WEDNESDAY, May 17, 2017 (HealthDay News) — Older, obese adults need to shed weight, but dieting can worsen their frailty. A new study addresses this conundrum, suggesting seniors take up both aerobic and resistance exercise while slimming down.
Engaging in aerobic and resistance exercise while losing weight enabled study participants to maintain more muscle mass and bone density compared to folks who did just one type of exercise or none at all, the researchers found.
“The best way to improve functional status and reverse frailty in older adults with obesity is by means of diet and regular exercise using a combination of resistance and aerobic exercise training,” said study leader Dr. Dennis Villareal. He’s a professor of medicine at Baylor College of Medicine in Houston.
More than one-third of people age 65 and older in the United States are obese, according to the study authors. Obesity worsens the typical age-related decline in physical functioning and causes frailty, while weight loss can lead to harmful declines in muscle mass and bone density.
The researchers wanted to see what combination of exercise, along with dieting for weight loss, might be best. They randomly assigned 160 obese and sedentary adults, age 65 or older, to one of four groups: weight loss and aerobic training; weight loss and resistance training; or weight loss and a combination of both types of exercise. The fourth group served as controls and didn’t exercise or try to lose weight.
After six months, physical performance test scores increased by 21 percent in the combination exercise group, but just 14 percent among those who only did aerobic exercise or resistance exercise, Villareal’s team said.
The researchers also found that lean body mass and bone density declined less in the combination and resistance groups than in the aerobic group.
One strength of the study is its evaluation of several regimens, said Miriam Nelson, director of the Sustainability Institute at the University of New Hampshire.
Such research is critical, as ”the majority of [older] people are either overweight or obese,” said Nelson, who wasn’t involved in the study.
While many studies of obese or overweight older adults focus only on exercise and weight loss, “this is really looking at health,” she said.

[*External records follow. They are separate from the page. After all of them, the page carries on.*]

## src/rtl/ifid_stage_reg.sv

```systemverilog
// IF/ID pipeline register for the WISC pipeline: captures fetch, pre-splits decode
// fields, and sequences call bubbles and return waits through a small FSM.
module ifid_stage_reg #(
    parameter int          PC_W         = 16,
    parameter logic [15:0] NOP_INSTR    = 16'hF000,
    parameter int          CALL_BUBBLES = 1,
    parameter int          RET_TIMEOUT  = 8
) (
    input  logic            clk,
    input  logic            rst,
    input  logic [15:0]     instr_in,
    input  logic [PC_W-1:0] pc_in,
    input  logic            valid_in,
    input  logic            data_hazard,
    input  logic            pc_hazard,
    input  logic            call,
    input  logic            ret_control,
    input  logic            ret_pc,
    output logic [15:0]     instr_out,
    output logic            valid_out,
    output logic [PC_W-1:0] pc_out,
    output logic [2:0]      branch_cond,
    output logic [3:0]      reg_rd,
    output logic [3:0]      reg_rs,
    output logic [3:0]      reg_rt,
    output logic [3:0]      arith_imm,
    output logic [7:0]      load_save_imm,
    output logic [11:0]     call_target,
    output logic            fetch_stall,
    output logic            ret_timeout_err,
    output logic [1:0]      state_dbg        // 0=RUN, 1=CALL_DRAIN, 2=RET_WAIT
);

    typedef enum logic [1:0] {
        RUN        = 2'd0,
        CALL_DRAIN = 2'd1,
        RET_WAIT   = 2'd2
    } state_t;

    typedef enum logic [1:0] {
        ACT_HOLD   = 2'd0,
        ACT_BUBBLE = 2'd1,
        ACT_LOAD   = 2'd2
    } action_t;

    localparam logic [3:0] CNT_INIT = 4'(CALL_BUBBLES - 1);
    localparam logic [8:0] RET_TO   = 9'(RET_TIMEOUT);

    state_t     state, state_nxt;
    action_t    action;
    logic [3:0] cnt;
    logic [7:0] wcnt;
    logic [8:0] wcnt_inc;

    assign state_dbg = state;
    assign wcnt_inc  = {1'b0, wcnt} + 9'd1;

    always_ff @(posedge clk or posedge rst) begin
        if (rst) begin
            state <= RUN;
        end else begin
            state <= state_nxt;
        end
    end

    always_comb begin
        state_nxt = state;
        case (state)
            RUN: begin
                if (pc_hazard) begin
                    state_nxt = RUN;
                end else if (call) begin
                    state_nxt = (CALL_BUBBLES == 1) ? RUN : CALL_DRAIN;
                end else if (ret_control) begin
                    state_nxt = RET_WAIT;
                end
            end
            CALL_DRAIN: begin
                if (cnt == 4'd1) begin
                    state_nxt = RUN;
                end
            end
            RET_WAIT: begin
                if (ret_pc) begin
                    state_nxt = RUN;
                end
            end
            default: state_nxt = RUN;
        endcase
    end

    // Only RUN can hold or load; the other states always emit bubbles.
    always_comb begin
        action      = ACT_BUBBLE;
        fetch_stall = (state != RUN) | call | ret_control | (data_hazard & ~pc_hazard);
        if (state == RUN) begin
            if (pc_hazard || call || ret_control) begin
                action = ACT_BUBBLE;
            end else if (data_hazard) begin
                action = ACT_HOLD;
            end else if (!valid_in) begin
                action = ACT_BUBBLE;
            end else begin
                action = ACT_LOAD;
            end
        end
    end

    always_ff @(posedge clk or posedge rst) begin
        if (rst) begin
            cnt             <= 4'd0;
            wcnt            <= 8'd0;
            ret_timeout_err <= 1'b0;
        end else begin
            case (state)
                RUN: begin
                    if (!pc_hazard && call) begin
                        cnt <= CNT_INIT;
                    end else if (!pc_hazard && ret_control) begin
                        wcnt <= 8'd0;
                    end
                end
                CALL_DRAIN: begin
                    cnt <= cnt - 4'd1;
                end
                RET_WAIT: begin
                    if (!ret_pc) begin
                        if (wcnt != 8'hFF) begin
                            wcnt <= wcnt + 8'd1;
                        end
                        if (wcnt_inc >= RET_TO) begin
                            ret_timeout_err <= 1'b1;
                        end
                    end
                end
                default: begin
                    cnt <= 4'd0;
                end
            endcase
        end
    end

    // Decode fields and PC only move on a load so ID still sees the last real fetch.
    always_ff @(posedge clk or posedge rst) begin
        if (rst) begin
            instr_out     <= NOP_INSTR;
            valid_out     <= 1'b0;
            pc_out        <= '0;
            branch_cond   <= 3'd0;
            reg_rd        <= 4'd0;
            reg_rs        <= 4'd0;
            reg_rt        <= 4'd0;
            arith_imm     <= 4'd0;
            load_save_imm <= 8'd0;
            call_target   <= 12'd0;
        end else begin
            case (action)
                ACT_LOAD: begin
                    instr_out     <= instr_in;
                    valid_out     <= 1'b1;
                    pc_out        <= pc_in;
                    branch_cond   <= instr_in[10:8];
                    reg_rd        <= instr_in[11:8];
                    reg_rs        <= instr_in[7:4];
                    reg_rt        <= instr_in[3:0];
                    arith_imm     <= instr_in[3:0];
                    load_save_imm <= instr_in[7:0];
                    call_target   <= instr_in[11:0];
                end
                ACT_BUBBLE: begin
                    instr_out <= NOP_INSTR;
                    valid_out <= 1'b0;
                end
                default: begin
                    instr_out <= instr_out;
                end
            endcase
        end
    end

endmodule

```
`config.mk`:
```
export PLATFORM = sky130hd
export DESIGN_NAME = alu_shift_seq_flat
export DESIGN_NICKNAME = d
export VERILOG_FILES = /design/src/rtl/alu_shift_seq_if.sv /design/src/rtl/alu_shift_seq.sv /design/src/flat_wrapper.sv
export SDC_FILE = /design/constraint.sdc
export NUM_CORES = 1
export LEC_CHECK = 0
export CORE_MARGIN = 2
export CORE_UTILIZATION = 47
export CTS_CLUSTER_SIZE = 16
export DETAILED_ROUTE_END_ITERATION = 10
export PLACE_DENSITY = 0.75
export SLEW_MARGIN = 20
export SYNTH_ARGS = -nofsm -noshare
export SYNTH_HDL_FRONTEND = slang
export SYNTH_SLANG_ARGS = --single-unit
```
`constraint.sdc`:
```
create_clock -name clk -period 3.9 [get_ports clk]
set_clock_uncertainty 0.1 [all_clocks]
set_input_delay 0.78 -clock clk [delete_from_list [all_inputs] [get_ports clk]]
set_output_delay 0.78 -clock clk [all_outputs]
set_load 0.05 [all_outputs]
```
`src/rtl/alu_shift_seq_if.sv`:
```
// alu_shift_seq_if: request/result handshake bundle for the multi-cycle shift/rotate unit
// Request side : flush, in_valid, in_ready, A (operand), Cnt (step count), mode, ci (carry-in)
// Result side  : out_valid, out_ready, S (result), Co (carry-out), Z (S == 0)
// slave modport is the shift unit, master modport is the issuing controller.
interface alu_shift_seq_if #(
    parameter int WIDTH = 8,
    parameter int CNT_W = 3
);
    logic             flush;
    logic             in_valid;
    logic             in_ready;
    logic [WIDTH-1:0] A;
    logic [CNT_W-1:0] Cnt;
    logic [2:0]       mode;
    logic             ci;
    logic             out_valid;
    logic             out_ready;
    logic [WIDTH-1:0] S;
    logic             Co;
    logic             Z;
    modport slave (
        input  flush, in_valid, A, Cnt, mode, ci, out_ready,
        output in_ready, out_valid, S, Co, Z
    );
    modport master (
        output flush, in_valid, A, Cnt, mode, ci, out_ready,
        input  in_ready, out_valid, S, Co, Z
    );
endinterface

```
`src/rtl/alu_shift_seq.sv`:
```
// alu_shift_seq: multi-cycle shift/rotate unit stepping one bit position per clock
// Ports: clk (rising edge), rst_n (async, active low), bus (alu_shift_seq_if.slave):
//   request  flush, in_valid/in_ready, A, Cnt, mode, ci
//   result   out_valid/out_ready, S, Co, Z (held stable in DONE, kept across flush)
module alu_shift_seq #(
    parameter int WIDTH = 8,
    parameter int CNT_W = 3
) (
    input  logic              clk,
    input  logic              rst_n,
    alu_shift_seq_if.slave    bus
);
    localparam logic [2:0] M_SHR = 3'b001;
    localparam logic [2:0] M_SAR = 3'b010;
    localparam logic [2:0] M_ROL = 3'b011;
    localparam logic [2:0] M_ROR = 3'b100;
    localparam logic [2:0] M_RCL = 3'b101;
    localparam logic [2:0] M_RCR = 3'b110;
    localparam logic [CNT_W-1:0] ONE = 1;
    typedef enum logic [1:0] {IDLE, SHIFT, DONE} state_t;
    state_t           state_q, state_d;
    logic [WIDTH-1:0] s_q, s_d, res_q, res_d;
    logic             c_q, c_d, co_q, co_d, z_q, z_d;
    logic [CNT_W-1:0] rem_q, rem_d;
    logic [2:0]       mode_q, mode_d;
    logic             left, fill_l, fill_r, step_c;
    logic [WIDTH-1:0] step_s;
    // One step: left-moving modes take the carry from the MSB, right-moving ones from the LSB;
    // only the bit filled into the vacated position differs between modes.
    always_comb begin
        left   = !(mode_q inside {M_SHR, M_SAR, M_ROR, M_RCR});
        fill_l = mode_q == M_ROL ? s_q[WIDTH-1] : mode_q == M_RCL ? c_q : 1'b0;
        fill_r = mode_q == M_SAR ? s_q[WIDTH-1] : mode_q == M_ROR ? s_q[0] :
                 mode_q == M_RCR ? c_q : 1'b0;
        step_s = left ? {s_q[WIDTH-2:0], fill_l} : {fill_r, s_q[WIDTH-1:1]};
        step_c = left ? s_q[WIDTH-1] : s_q[0];
    end
    always_comb begin
        state_d = state_q;
        s_d     = s_q;
        c_d     = c_q;
        rem_d   = rem_q;
        mode_d  = mode_q;
        res_d   = res_q;
        co_d    = co_q;
        z_d     = z_q;
        if (bus.flush) begin
            state_d = IDLE;
        end else begin
            case (state_q)
                IDLE: if (bus.in_valid) begin
                    state_d = SHIFT;
                    s_d     = bus.A;
                    c_d     = (bus.mode == M_RCL || bus.mode == M_RCR) ? bus.ci : 1'b0;
                    rem_d   = bus.Cnt;
                    mode_d  = bus.mode;
                end
                SHIFT: if (rem_q != '0) begin
                    s_d   = step_s;
                    c_d   = step_c;
                    rem_d = rem_q - ONE;
                end else begin
                    // Result registers only update here, so a flush leaves the previous result visible.
                    state_d = DONE;
                    res_d   = s_q;
                    co_d    = c_q;
                    z_d     = s_q == '0;
                end
                DONE: if (bus.out_ready) state_d = IDLE;
                default: state_d = IDLE;
            endcase
        end
    end
    always_ff @(posedge clk or negedge rst_n) begin
        if (!rst_n) begin
            state_q <= IDLE;
            s_q     <= '0;
            c_q     <= 1'b0;
            rem_q   <= '0;
            mode_q  <= '0;
            res_q   <= '0;
            co_q    <= 1'b0;
            z_q     <= 1'b0;
        end else begin
            state_q <= state_d;
            s_q     <= s_d;
            c_q     <= c_d;
            rem_q   <= rem_d;
            mode_q  <= mode_d;
            res_q   <= res_d;
            co_q    <= co_d;
            z_q     <= z_d;
        end
    end
    assign bus.in_ready  = state_q == IDLE;
    assign bus.out_valid = state_q == DONE;
    assign bus.S         = res_q;
    assign bus.Co        = co_q;
    assign bus.Z         = z_q;
endmodule

```
`src/flat_wrapper.sv`:
```
// flat-port wrapper written by rule: the top's interface ports become plain ports
module alu_shift_seq_flat 
#(
    parameter int WIDTH = 8,
    parameter int CNT_W = 3
)
  (clk, rst_n, bus_flush, bus_in_valid, bus_A, bus_Cnt, bus_mode, bus_ci, bus_out_ready, bus_in_ready, bus_out_valid, bus_S, bus_Co, bus_Z);
  alu_shift_seq_if #(.WIDTH(WIDTH), .CNT_W(CNT_W)) bus_i ();
  input  logic clk;
  input  logic rst_n;
  input wire logic [$bits(bus_i.flush)-1:0] bus_flush;
  input wire logic [$bits(bus_i.in_valid)-1:0] bus_in_valid;
  input wire logic [$bits(bus_i.A)-1:0] bus_A;
  input wire logic [$bits(bus_i.Cnt)-1:0] bus_Cnt;
  input wire logic [$bits(bus_i.mode)-1:0] bus_mode;
  input wire logic [$bits(bus_i.ci)-1:0] bus_ci;
  input wire logic [$bits(bus_i.out_ready)-1:0] bus_out_ready;
  output wire logic [$bits(bus_i.in_ready)-1:0] bus_in_ready;
  output wire logic [$bits(bus_i.out_valid)-1:0] bus_out_valid;
  output wire logic [$bits(bus_i.S)-1:0] bus_S;
  output wire logic [$bits(bus_i.Co)-1:0] bus_Co;
  output wire logic [$bits(bus_i.Z)-1:0] bus_Z;
  assign bus_i.flush = bus_flush;
  assign bus_i.in_valid = bus_in_valid;
  assign bus_i.A = bus_A;
  assign bus_i.Cnt = bus_Cnt;
  assign bus_i.mode = bus_mode;
  assign bus_i.ci = bus_ci;
  assign bus_i.out_ready = bus_out_ready;
  assign bus_in_ready = bus_i.in_ready;
  assign bus_out_valid = bus_i.out_valid;
  assign bus_S = bus_i.S;
  assign bus_Co = bus_i.Co;
  assign bus_Z = bus_i.Z;
  alu_shift_seq #(.WIDTH(WIDTH), .CNT_W(CNT_W)) u_core (.clk(clk), .rst_n(rst_n), .bus(bus_i));
endmodule
```
==> results.toml <==
[worst_setup_path]
rrSetupSlack_ns = 1.74
worstSetupStartpoint = "u_core.state_q[1]"
path_buf_inv = 1
arrival_ns = 1.82
worstPathRequired_ns = 3.02
max_stage_delay_ns = 0.83
crit_fanout = 6
timing.rr.end = "u_core.s_q[3]"
crit_end = "bus_out_valid"
cpMaxStageDelayCell = "clkdlybuf4s50_1"
path_delay_family = "buffers and inverters"
reg2regPathDepth = 7
path_depth = 2
crit_type = "flop to output port"
endpoint_kind = "output port"
worstSetupStartpointType = "flop"
crit_chain = "nor2b_1 -> clkdlybuf4s50_1"
rr_startpoint = "u_core.rem_q[0]"

[clocking]
clkTransAtPathRegs_ns = 0.14
ctsResizeCount = 0
root_buffer = "clkbuf_4"
clkLatencyLatePin_ns = 0.33
clockBufferDepth = 2
htreeDepth = 1
cts_buffers = 3
cts.sinks = 27
cts_tree = "done"
hold_buffers = 0
cts_setup_buffers = 0

[synthesis]
ys_seq_area_share_pct = 47.3
synth_fp_nets = 152
synthMostInstantiatedCell = "dfrtp_1"
syn_area_um2 = 1430
synth_edf_count = 0
async_flop_share_pct = 100
yosysTopAreaCell = "dfrtp_1"
synthTopCellsByArea = "dfrtp_1 47%, mux2_2 10%, mux2i_1 5.6%, o211ai_2 5.3%, nand3_1 3.9%"
ys_warn_count = 0
synth.distinct_cells = 34
ys_ff_latch = 27
synth_commonest_cells = "27 x dfrtp_1, 13 x mux2_2, 11 x nand2_1, 11 x nand3_1, 8 x mux2i_1"
synth-main-ff-cell = "dfrtp_1"
syn_avg_cell_area_um2 = 11.0
netlist.area_leader.share_pct = 47.3
synthCells = 130

[sta]
setup_tns_ns = 0
slew_headroom_pct = 34.5
finalHoldViolCount = 0
max_freq_mhz = 371
finalSetupViolations = 0
rsz0062_at_grt = "no"
fin_crit_ns = 2.70
finalMaxSlewViolations = 0
finalCritPeriodShare_pct = 69.1
fin_ws_ns = 1.20
worst_slew_pin_slew_ns = 0.980

[power_and_ir_drop]
p_int_mw = 0.680
p_clk_share_pct = 10.1
power_frac_comb_pct = 49.9
switching_power_mw = 0.542
pwr_density_cell_nw_per_um2 = 685
sw_frac_of_total_pct = 44.3
vdd_drop_max_v = 0.000303
p_leak_nw = 0.781
seq_power_share_pct = 40.0

[cells_and_area]
syn_to_final_growth_pct = 24.9
drive_gt1_share_pct = 17.3
final_nets = 185
diodes = 0
regArea_um2 = 676
finish.utilization_pct = 63.0
multi_input_area_um2 = 687
fill_cells = 218

[route]
drtPass1Iterations = 4
final_antenna_net_count = 0
post_drt_wl_per_cell_um = 14.9
via_per_inst = 5.80
totalWireLength_um = 2870
drc = 0
vias = 1120
dr.first_iter.drc_count = 27

[floorplanning]
io_pins = 32
die_h_um = 59.1
die_area_um2 = 3490
die_w_um = 59.1
start_util_pct = 50.5
rows = 19
core_um2 = 2830

[global_routing]
grt_max_degree = 28
grt_pass1_vias = 1108
antenna_found_initial = 0
grt-ovfl-total = 0
grt_first_pass_wirelength_um = 4950
grtUsageTotal_pct = 18.9

[placement]
port-buffer-count = 31
finalWeightedCongestion = 0.794
dp_hpwl_um = 2090
pre_cts_slack_ns = 1.21

[min_path]
hold_depth = 1
holdCritPathClass = "flop to flop"

[run_status]
status = "completed"

[job]
cap_viol_max_count = 0
===== config.mk =====
export PLATFORM = sky130hd
export DESIGN_NAME = serial_tx_scheduler
export DESIGN_NICKNAME = d
export VERILOG_FILES = /design/src/rtl/serial_pkg.sv /design/src/rtl/rr_arbiter_4.sv /design/src/rtl/serial_tx_scheduler.sv
export SDC_FILE = /design/constraint.sdc
export NUM_CORES = 1
export LEC_CHECK = 0
export ABC_AREA = 1
export CORE_MARGIN = 1.5
export CORE_UTILIZATION = 45
export CTS_CLUSTER_SIZE = 10
export DETAILED_ROUTE_END_ITERATION = 16
export PLACE_DENSITY = 0.77
export SLEW_MARGIN = 30
export SYNTH_ARGS = -nofsm -noshare
export SYNTH_HDL_FRONTEND = slang
export SYNTH_HIERARCHICAL = 1
export SYNTH_SLANG_ARGS = --single-unit

===== constraint.sdc =====
create_clock -name clk -period 2.75 [get_ports clk]
set_input_delay 0.55 -clock clk [delete_from_list [all_inputs] [get_ports clk]]
set_output_delay 0.55 -clock clk [all_outputs]
set_load 0.005 [all_outputs]
`config.mk`:
```
export PLATFORM = sky130hd
export DESIGN_NAME = pe_ctrl
export DESIGN_NICKNAME = d
export VERILOG_FILES = /design/src/rtl/pe_ctrl.sv
export SDC_FILE = /design/constraint.sdc
export NUM_CORES = 1
export LEC_CHECK = 0
export CORE_UTILIZATION = 50
export DETAILED_ROUTE_END_ITERATION = 10
export PLACE_DENSITY = 0.85
export SKIP_CTS_REPAIR_TIMING = 1
export SLEW_MARGIN = 20
export SYNTH_ARGS = -nofsm -noshare
export SYNTH_HDL_FRONTEND = slang
export SYNTH_SLANG_ARGS = --single-unit
```
`constraint.sdc`:
```
create_clock -name clk -period 2.3 [get_ports clk]
set_input_delay 0.345 -clock clk [delete_from_list [all_inputs] [get_ports clk]]
set_output_delay 0.345 -clock clk [all_outputs]
set_load 0.03 [all_outputs]
```
<file path="src/rtl/adder_tree_acc_pkg.sv">
// Shared helpers for tree-based neuron blocks: width arithmetic, beat tags, FSM states.
// Latency: none (types and constant functions only).
// Backpressure: none.
package adder_tree_acc_pkg;

  // Frame accumulator states.
  typedef enum logic [0:0] {
    IDLE  = 1'b0,
    ACCUM = 1'b1
  } state_t;

  // Beat qualifier travelling alongside the tree data.
  typedef struct packed {
    logic vld;
    logic lst;
  } tag_t;

  // Number of registered tree levels; a single lane still gets one register.
  function automatic int tree_lvls(input int p);
    return (p <= 1) ? 1 : $clog2(p);
  endfunction

  // Element width at tree level k (full growth, one bit per level).
  function automatic int lvl_w(input int d, input int k);
    return d + k;
  endfunction

  // Element count at tree level k: ceil(p / 2^k).
  function automatic int lvl_n(input int p, input int k);
    return (p + (1 << k) - 1) >> k;
  endfunction

  // Full-precision frame accumulator width.
  function automatic int acc_w(input int d, input int p, input int a);
    return d + $clog2(p) + $clog2(a);
  endfunction

  // Beat counter width, able to hold the value a.
  function automatic int cnt_w(input int a);
    return $clog2(a + 1);
  endfunction

  // Bit offset of level k inside the flattened tree bus.
  function automatic int bus_off(input int p, input int d, input int k);
    int o;
    o = 0;
    for (int j = 0; j < k; j++) begin
      o += lvl_n(p, j) * lvl_w(d, j);
    end
    return o;
  endfunction

endpackage

</file>
<file path="src/rtl/adder_tree_acc_tree_level.sv">
// One reduction level: N signed lanes in, ceil(N/2) lanes out, one bit wider.
// Latency: 1 cycle, data and tag registered together.
// Backpressure: none, accepts a beat every cycle.
module adder_tree_acc_tree_level
  import adder_tree_acc_pkg::*;
#(
  parameter int N = 5,
  parameter int W = 8
) (
  input  logic                         clk,
  input  logic                         rst_n,
  input  logic [N*W-1:0]               d_dat,
  input  tag_t                         d_tag,
  output logic [((N+1)/2)*(W+1)-1:0]   q_dat,
  output tag_t                         q_tag
);

  localparam int NO = (N + 1) / 2;

  logic [NO*(W+1)-1:0] sum;

  for (genvar i = 0; i < NO; i++) begin : g_pair
    logic [W-1:0] a;
    assign a = d_dat[2*i*W +: W];
    if (2*i + 1 < N) begin : g_add
      logic [W-1:0] b;
      assign b = d_dat[(2*i+1)*W +: W];
      assign sum[i*(W+1) +: W+1] = {a[W-1], a} + {b[W-1], b};
    end else begin : g_pass
      // Odd leftover lane is only sign-extended to keep widths uniform.
      assign sum[i*(W+1) +: W+1] = {a[W-1], a};
    end
  end

  // Data register, no reset needed: it is qualified by the tag.
  always_ff @(posedge clk) begin
    q_dat <= sum;
  end

  // Tag register; last only counts when it rides on a valid beat.
  always_ff @(posedge clk) begin
    if (!rst_n) begin
      q_tag <= '0;
    end else begin
      q_tag.vld <= d_tag.vld;
      q_tag.lst <= d_tag.lst & d_tag.vld;
    end
  end

endmodule

</file>
<file path="src/rtl/adder_tree_acc.sv">
// Signed lane sum per beat via registered tree, accumulated into one frame sum (ADDER_TREE_ACC_SAT_EN: saturate).
// Latency: last beat at din to dout_valid = L+1 cycles, L = tree levels (1 when PARALLEL=1).
// Backpressure: none; 1 beat/cycle, frames back-to-back, consumer must take every dout_valid pulse.
module adder_tree_acc
  import adder_tree_acc_pkg::*;
#(
  parameter int DIN_WIDTH  = 8,
  parameter int PARALLEL   = 5,
  parameter int ACC_LEN    = 16,
  parameter int DOUT_WIDTH = acc_w(DIN_WIDTH, PARALLEL, ACC_LEN)
) (
  input  logic                          clk,
  input  logic                          rst_n,
  input  logic [DIN_WIDTH*PARALLEL-1:0] din,
  input  logic                          din_valid,
  input  logic                          din_last,
  output logic [DOUT_WIDTH-1:0]         dout,
  output logic                          dout_valid,
  output logic                          dout_ovf
);

  localparam int L     = tree_lvls(PARALLEL);
  localparam int ACC_W = acc_w(DIN_WIDTH, PARALLEL, ACC_LEN);
  localparam int CNT_W = cnt_w(ACC_LEN);
  localparam int TW    = DIN_WIDTH + L;
  localparam int BUS_W = bus_off(PARALLEL, DIN_WIDTH, L + 1);

  localparam logic [CNT_W-1:0] ONE_C = CNT_W'(1);
  localparam logic [CNT_W-1:0] LEN_C = CNT_W'(ACC_LEN);

  // All tree levels packed back to back; level 0 is the raw input.
  logic [BUS_W-1:0] lvl_bus;
  tag_t             lvl_tag [0:L];

  assign lvl_bus[DIN_WIDTH*PARALLEL-1:0] = din;
  assign lvl_tag[0] = {din_valid, din_last};

  for (genvar k = 0; k < L; k++) begin : g_lvl
    localparam int NI = lvl_n(PARALLEL, k);
    localparam int NO = lvl_n(PARALLEL, k + 1);
    localparam int WI = lvl_w(DIN_WIDTH, k);
    localparam int OI = bus_off(PARALLEL, DIN_WIDTH, k);
    localparam int OO = bus_off(PARALLEL, DIN_WIDTH, k + 1);

    adder_tree_acc_tree_level #(
      .N (NI),
      .W (WI)
    ) u_lvl (
      .clk   (clk),
      .rst_n (rst_n),
      .d_dat (lvl_bus[OI +: NI*WI]),
      .d_tag (lvl_tag[k]),
      .q_dat (lvl_bus[OO +: NO*(WI+1)]),
      .q_tag (lvl_tag[k+1])
    );
  end

  // Tree output beat.
  logic signed [TW-1:0]    t_sum;
  tag_t                    t_tag;
  logic signed [ACC_W-1:0] t_ext;

  assign t_sum = lvl_bus[BUS_W-1 -: TW];
  assign t_tag = lvl_tag[L];
  // The tree value always fits ACC_W, so narrowing here never loses information.
  assign t_ext = ACC_W'(t_sum);

  // Accumulator state.
  state_t                  state, state_n;
  logic signed [ACC_W-1:0] acc, acc_n;
  logic [CNT_W-1:0]        beat_cnt, cnt_n;
  logic [DOUT_WIDTH-1:0]   dout_n;
  logic                    dout_valid_n, dout_ovf_n;

  // Running sum and count including the current beat.
  logic signed [ACC_W-1:0] sum_nxt;
  logic [CNT_W-1:0]        cnt_nxt;
  logic                    close;

  assign sum_nxt = (state == IDLE) ? t_ext : acc + t_ext;
  assign cnt_nxt = (state == IDLE) ? ONE_C : beat_cnt + ONE_C;
  assign close   = t_tag.vld && (t_tag.lst || (cnt_nxt == LEN_C));

  // Output formatting of the closing sum.
  logic [DOUT_WIDTH-1:0] fmt_dat;
  logic                  fmt_ovf;

  if (DOUT_WIDTH >= ACC_W) begin : g_wide
    assign fmt_dat = DOUT_WIDTH'(sum_nxt);
    assign fmt_ovf = 1'b0;
  end else begin : g_narrow
    localparam logic [DOUT_WIDTH-1:0] MAX_C = {1'b0, {(DOUT_WIDTH-1){1'b1}}};
    localparam logic [DOUT_WIDTH-1:0] MIN_C = {1'b1, {(DOUT_WIDTH-1){1'b0}}};
    // Fits iff every bit from the output sign bit upward is a copy of the sign.
    logic [ACC_W-DOUT_WIDTH:0] hi;
    assign hi      = sum_nxt[ACC_W-1:DOUT_WIDTH-1];
    assign fmt_ovf = !((&hi) || !(|hi));
`ifdef ADDER_TREE_ACC_SAT_EN
    assign fmt_dat = fmt_ovf ? (sum_nxt[ACC_W-1] ? MIN_C : MAX_C)
                             : sum_nxt[DOUT_WIDTH-1:0];
`else
    assign fmt_dat = sum_nxt[DOUT_WIDTH-1:0];
`endif
  end

  // Next-state: start, extend or close a frame on each valid tree beat.
  always_comb begin
    state_n      = state;
    acc_n        = acc;
    cnt_n        = beat_cnt;
    dout_n       = dout;
    dout_valid_n = 1'b0;
    dout_ovf_n   = dout_ovf;
    if (t_tag.vld) begin
      acc_n = sum_nxt;
      if (close) begin
        state_n      = IDLE;
        cnt_n        = '0;
        dout_n       = fmt_dat;
        dout_valid_n = 1'b1;
        dout_ovf_n   = fmt_ovf;
      end else begin
        state_n = ACCUM;
        cnt_n   = cnt_nxt;
      end
    end
  end

  // State and output registers; reset drops any partial frame.
  always_ff @(posedge clk) begin
    if (!rst_n) begin
      state      <= IDLE;
      acc        <= '0;
      beat_cnt   <= '0;
      dout       <= '0;
      dout_valid <= 1'b0;
      dout_ovf   <= 1'b0;
    end else begin
      state      <= state_n;
      acc        <= acc_n;
      beat_cnt   <= cnt_n;
      dout       <= dout_n;
      dout_valid <= dout_valid_n;
      dout_ovf   <= dout_ovf_n;
    end
  end

endmodule
</file>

“Health in aging is really [about] functioning,” Nelson said. Maintaining muscle strength and bone density is essential to remain mobile and functional, she pointed out.
“All these multiple factors are what dictate to a large extent somebody’s ability to be independent, healthy and to live life to its fullest as they age,” Nelson added.
At the outset of the study, participants were mildly to moderately frail, according to the authors.
The researchers assessed the seniors’ physical performance, muscle mass and bone health over the 26-week study.
The overall winners, the combination group, exercised three times a week, from 75 to 90 minutes each session.
Aerobic exercises included treadmill walking, stationary cycling
and stair climbing. Resistance training involved upper-body and lower-body exercises
on weight-lifting machines. All groups also did flexibility and balance exercises.
The study was published May 17 in the New England Journal of Medicine.